Work to be completed: Copy out each line in the material below that has the word "localparam".

● ● ●

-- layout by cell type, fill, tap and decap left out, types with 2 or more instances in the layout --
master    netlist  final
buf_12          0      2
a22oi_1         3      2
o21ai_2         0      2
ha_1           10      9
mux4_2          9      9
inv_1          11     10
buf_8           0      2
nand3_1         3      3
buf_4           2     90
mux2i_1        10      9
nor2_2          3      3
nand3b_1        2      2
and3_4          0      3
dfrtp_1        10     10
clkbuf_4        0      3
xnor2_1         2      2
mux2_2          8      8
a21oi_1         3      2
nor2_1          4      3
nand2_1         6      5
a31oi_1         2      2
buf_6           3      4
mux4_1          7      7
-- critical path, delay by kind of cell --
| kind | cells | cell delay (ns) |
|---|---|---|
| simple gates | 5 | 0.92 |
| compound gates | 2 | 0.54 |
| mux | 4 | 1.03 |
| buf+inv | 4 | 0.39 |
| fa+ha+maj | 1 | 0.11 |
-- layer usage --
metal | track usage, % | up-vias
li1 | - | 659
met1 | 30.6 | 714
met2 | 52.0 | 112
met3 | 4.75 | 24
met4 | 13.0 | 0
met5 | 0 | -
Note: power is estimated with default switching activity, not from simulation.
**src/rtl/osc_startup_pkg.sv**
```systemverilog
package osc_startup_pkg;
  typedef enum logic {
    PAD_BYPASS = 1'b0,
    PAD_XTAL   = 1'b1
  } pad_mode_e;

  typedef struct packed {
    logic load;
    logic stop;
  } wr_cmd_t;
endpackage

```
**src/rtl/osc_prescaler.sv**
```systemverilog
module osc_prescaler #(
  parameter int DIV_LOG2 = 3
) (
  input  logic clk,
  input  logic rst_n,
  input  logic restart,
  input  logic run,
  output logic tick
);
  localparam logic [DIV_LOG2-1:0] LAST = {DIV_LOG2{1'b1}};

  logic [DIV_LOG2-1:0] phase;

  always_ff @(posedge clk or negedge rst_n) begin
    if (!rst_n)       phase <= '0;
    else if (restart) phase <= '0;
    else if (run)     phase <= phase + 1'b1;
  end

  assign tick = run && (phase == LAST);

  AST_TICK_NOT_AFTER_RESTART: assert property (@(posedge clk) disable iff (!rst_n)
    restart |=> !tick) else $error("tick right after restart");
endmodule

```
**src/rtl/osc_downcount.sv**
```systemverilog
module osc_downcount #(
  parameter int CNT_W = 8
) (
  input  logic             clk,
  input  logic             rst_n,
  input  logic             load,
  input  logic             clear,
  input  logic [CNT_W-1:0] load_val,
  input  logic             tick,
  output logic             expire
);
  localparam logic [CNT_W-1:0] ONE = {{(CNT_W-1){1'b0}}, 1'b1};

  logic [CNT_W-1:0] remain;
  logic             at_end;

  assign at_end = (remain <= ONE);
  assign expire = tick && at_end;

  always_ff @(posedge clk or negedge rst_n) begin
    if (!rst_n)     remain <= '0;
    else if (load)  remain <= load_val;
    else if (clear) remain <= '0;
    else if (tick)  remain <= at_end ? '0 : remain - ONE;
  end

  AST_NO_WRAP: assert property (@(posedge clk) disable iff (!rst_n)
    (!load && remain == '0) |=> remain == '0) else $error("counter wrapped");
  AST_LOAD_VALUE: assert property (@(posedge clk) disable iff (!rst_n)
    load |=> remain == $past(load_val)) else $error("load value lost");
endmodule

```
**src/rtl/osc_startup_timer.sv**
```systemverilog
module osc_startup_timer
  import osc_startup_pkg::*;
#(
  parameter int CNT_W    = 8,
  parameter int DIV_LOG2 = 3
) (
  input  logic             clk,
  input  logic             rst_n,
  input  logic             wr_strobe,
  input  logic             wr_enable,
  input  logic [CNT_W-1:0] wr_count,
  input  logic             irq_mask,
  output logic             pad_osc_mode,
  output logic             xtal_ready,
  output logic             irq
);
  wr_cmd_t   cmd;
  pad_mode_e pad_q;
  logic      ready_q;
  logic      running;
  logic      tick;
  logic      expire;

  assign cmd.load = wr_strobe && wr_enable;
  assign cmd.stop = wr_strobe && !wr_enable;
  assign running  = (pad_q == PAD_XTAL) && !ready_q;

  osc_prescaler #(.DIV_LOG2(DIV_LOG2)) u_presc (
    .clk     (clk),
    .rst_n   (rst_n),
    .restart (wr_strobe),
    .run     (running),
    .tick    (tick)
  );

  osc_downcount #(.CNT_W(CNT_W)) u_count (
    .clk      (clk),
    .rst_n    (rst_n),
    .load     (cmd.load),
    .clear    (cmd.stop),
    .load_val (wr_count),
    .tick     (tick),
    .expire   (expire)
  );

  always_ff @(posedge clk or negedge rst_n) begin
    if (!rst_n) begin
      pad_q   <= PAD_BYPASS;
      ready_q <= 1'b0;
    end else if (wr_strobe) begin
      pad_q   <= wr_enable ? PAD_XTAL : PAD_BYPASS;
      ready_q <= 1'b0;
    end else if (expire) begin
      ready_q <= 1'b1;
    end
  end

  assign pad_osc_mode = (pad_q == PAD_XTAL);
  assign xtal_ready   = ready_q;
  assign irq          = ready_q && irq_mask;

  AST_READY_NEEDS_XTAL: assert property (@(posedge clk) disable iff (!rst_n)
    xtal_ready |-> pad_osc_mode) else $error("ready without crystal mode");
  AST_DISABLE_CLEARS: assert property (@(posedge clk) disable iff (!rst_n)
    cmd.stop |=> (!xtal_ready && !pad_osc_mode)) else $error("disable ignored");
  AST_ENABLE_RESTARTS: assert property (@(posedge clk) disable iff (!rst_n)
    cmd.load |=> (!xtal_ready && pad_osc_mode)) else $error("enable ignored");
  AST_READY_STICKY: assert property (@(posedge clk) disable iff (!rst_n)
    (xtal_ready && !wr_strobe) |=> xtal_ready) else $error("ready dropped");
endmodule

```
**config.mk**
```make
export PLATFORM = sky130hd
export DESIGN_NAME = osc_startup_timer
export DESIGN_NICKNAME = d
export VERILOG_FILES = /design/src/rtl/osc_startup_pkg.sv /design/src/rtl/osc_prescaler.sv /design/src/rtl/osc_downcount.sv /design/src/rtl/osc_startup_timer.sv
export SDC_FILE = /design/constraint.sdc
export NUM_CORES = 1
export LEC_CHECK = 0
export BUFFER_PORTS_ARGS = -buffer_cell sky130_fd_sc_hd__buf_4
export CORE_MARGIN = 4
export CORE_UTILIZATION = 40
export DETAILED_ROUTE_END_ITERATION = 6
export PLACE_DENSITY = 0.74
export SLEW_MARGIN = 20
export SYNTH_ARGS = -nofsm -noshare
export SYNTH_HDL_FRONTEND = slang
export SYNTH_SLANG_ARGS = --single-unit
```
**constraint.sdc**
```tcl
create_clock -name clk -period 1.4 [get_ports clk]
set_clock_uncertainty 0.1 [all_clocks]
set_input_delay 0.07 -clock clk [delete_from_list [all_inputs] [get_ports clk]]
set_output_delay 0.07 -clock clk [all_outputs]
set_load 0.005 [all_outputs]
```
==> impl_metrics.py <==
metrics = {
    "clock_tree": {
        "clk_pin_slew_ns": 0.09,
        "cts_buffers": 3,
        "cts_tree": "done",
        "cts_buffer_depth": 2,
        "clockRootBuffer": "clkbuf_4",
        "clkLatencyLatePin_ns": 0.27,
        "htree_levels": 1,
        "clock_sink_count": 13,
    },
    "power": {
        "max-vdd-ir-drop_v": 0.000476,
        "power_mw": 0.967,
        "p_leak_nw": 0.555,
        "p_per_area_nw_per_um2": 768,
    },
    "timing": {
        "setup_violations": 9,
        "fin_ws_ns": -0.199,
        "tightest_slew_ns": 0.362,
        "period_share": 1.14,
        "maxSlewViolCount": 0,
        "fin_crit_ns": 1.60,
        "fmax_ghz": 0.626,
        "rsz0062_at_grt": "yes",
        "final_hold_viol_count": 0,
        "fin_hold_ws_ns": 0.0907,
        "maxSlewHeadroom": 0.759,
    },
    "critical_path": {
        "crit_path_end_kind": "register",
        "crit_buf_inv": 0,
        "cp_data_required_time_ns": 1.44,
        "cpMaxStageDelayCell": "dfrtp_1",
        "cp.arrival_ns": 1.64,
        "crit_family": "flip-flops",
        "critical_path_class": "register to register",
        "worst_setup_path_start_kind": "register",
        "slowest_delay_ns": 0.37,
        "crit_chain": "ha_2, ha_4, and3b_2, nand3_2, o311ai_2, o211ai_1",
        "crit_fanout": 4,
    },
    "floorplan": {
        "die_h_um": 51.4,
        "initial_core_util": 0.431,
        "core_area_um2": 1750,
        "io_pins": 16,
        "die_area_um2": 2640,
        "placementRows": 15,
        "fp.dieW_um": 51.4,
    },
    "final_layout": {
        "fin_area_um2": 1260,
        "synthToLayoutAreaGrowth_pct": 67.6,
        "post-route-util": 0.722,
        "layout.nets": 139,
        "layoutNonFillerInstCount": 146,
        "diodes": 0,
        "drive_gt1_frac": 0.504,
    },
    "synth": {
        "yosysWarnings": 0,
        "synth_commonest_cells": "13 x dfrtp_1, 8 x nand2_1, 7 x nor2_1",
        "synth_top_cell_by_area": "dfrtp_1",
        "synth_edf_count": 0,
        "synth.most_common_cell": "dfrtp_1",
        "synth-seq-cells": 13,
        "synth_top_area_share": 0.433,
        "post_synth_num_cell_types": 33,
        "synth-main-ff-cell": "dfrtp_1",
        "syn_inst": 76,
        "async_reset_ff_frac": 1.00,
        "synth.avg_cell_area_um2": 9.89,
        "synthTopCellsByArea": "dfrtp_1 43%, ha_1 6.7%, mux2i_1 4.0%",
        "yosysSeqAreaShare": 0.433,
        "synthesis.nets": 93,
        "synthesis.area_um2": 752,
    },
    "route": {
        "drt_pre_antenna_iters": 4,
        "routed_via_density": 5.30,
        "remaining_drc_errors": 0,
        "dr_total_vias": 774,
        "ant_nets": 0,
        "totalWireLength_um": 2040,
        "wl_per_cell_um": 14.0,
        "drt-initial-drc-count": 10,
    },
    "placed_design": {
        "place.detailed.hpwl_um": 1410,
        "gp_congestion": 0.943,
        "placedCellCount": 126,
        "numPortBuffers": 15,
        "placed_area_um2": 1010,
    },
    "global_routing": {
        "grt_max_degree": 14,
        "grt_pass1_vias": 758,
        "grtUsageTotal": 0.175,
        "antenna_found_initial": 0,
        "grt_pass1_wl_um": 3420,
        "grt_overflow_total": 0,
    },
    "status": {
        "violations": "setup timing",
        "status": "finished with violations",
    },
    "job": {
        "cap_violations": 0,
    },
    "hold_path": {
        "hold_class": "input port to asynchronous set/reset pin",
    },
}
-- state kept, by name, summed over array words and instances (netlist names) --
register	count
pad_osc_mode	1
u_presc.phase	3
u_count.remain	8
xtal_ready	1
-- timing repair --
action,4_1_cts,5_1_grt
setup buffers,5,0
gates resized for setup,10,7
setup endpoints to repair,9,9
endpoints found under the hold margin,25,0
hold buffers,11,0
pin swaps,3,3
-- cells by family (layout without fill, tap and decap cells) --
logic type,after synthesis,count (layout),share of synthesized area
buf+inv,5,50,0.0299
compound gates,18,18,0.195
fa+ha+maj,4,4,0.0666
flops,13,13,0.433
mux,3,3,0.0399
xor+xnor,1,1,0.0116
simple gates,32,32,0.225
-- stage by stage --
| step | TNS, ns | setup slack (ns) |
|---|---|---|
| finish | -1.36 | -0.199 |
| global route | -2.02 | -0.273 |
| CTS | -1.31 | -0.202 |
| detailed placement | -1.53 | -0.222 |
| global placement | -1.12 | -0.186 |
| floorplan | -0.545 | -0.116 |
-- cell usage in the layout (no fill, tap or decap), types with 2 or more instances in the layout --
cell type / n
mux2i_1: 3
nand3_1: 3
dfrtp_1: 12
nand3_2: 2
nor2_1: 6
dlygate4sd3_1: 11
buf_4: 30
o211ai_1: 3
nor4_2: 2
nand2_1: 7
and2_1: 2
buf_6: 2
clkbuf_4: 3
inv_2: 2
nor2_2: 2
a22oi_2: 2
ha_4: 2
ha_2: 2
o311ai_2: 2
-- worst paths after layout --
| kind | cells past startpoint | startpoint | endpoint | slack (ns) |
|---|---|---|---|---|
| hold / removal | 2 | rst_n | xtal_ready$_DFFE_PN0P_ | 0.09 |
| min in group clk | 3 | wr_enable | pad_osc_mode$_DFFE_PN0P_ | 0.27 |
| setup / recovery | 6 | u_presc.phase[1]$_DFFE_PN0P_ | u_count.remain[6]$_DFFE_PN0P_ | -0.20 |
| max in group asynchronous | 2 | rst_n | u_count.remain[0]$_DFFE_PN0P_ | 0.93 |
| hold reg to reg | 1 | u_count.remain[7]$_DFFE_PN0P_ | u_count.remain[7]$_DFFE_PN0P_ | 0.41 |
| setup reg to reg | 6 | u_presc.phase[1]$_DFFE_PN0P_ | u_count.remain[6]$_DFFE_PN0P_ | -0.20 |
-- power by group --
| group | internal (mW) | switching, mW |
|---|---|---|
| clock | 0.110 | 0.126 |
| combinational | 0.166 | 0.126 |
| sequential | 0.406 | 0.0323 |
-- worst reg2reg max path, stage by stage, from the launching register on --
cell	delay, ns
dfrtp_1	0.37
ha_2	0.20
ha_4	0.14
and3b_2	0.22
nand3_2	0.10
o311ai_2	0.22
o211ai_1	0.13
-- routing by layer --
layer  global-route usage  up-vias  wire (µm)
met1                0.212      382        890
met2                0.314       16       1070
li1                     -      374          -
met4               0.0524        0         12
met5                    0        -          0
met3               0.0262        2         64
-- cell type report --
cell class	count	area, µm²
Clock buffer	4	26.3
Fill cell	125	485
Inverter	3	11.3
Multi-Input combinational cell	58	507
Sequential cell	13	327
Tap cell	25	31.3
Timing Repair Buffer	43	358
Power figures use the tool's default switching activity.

● ● ●

Result of the task:
  localparam logic [DIV_LOG2-1:0] LAST = {DIV_LOG2{1'b1}};
  localparam logic [CNT_W-1:0] ONE = {{(CNT_W-1){1'b0}}, 1'b1};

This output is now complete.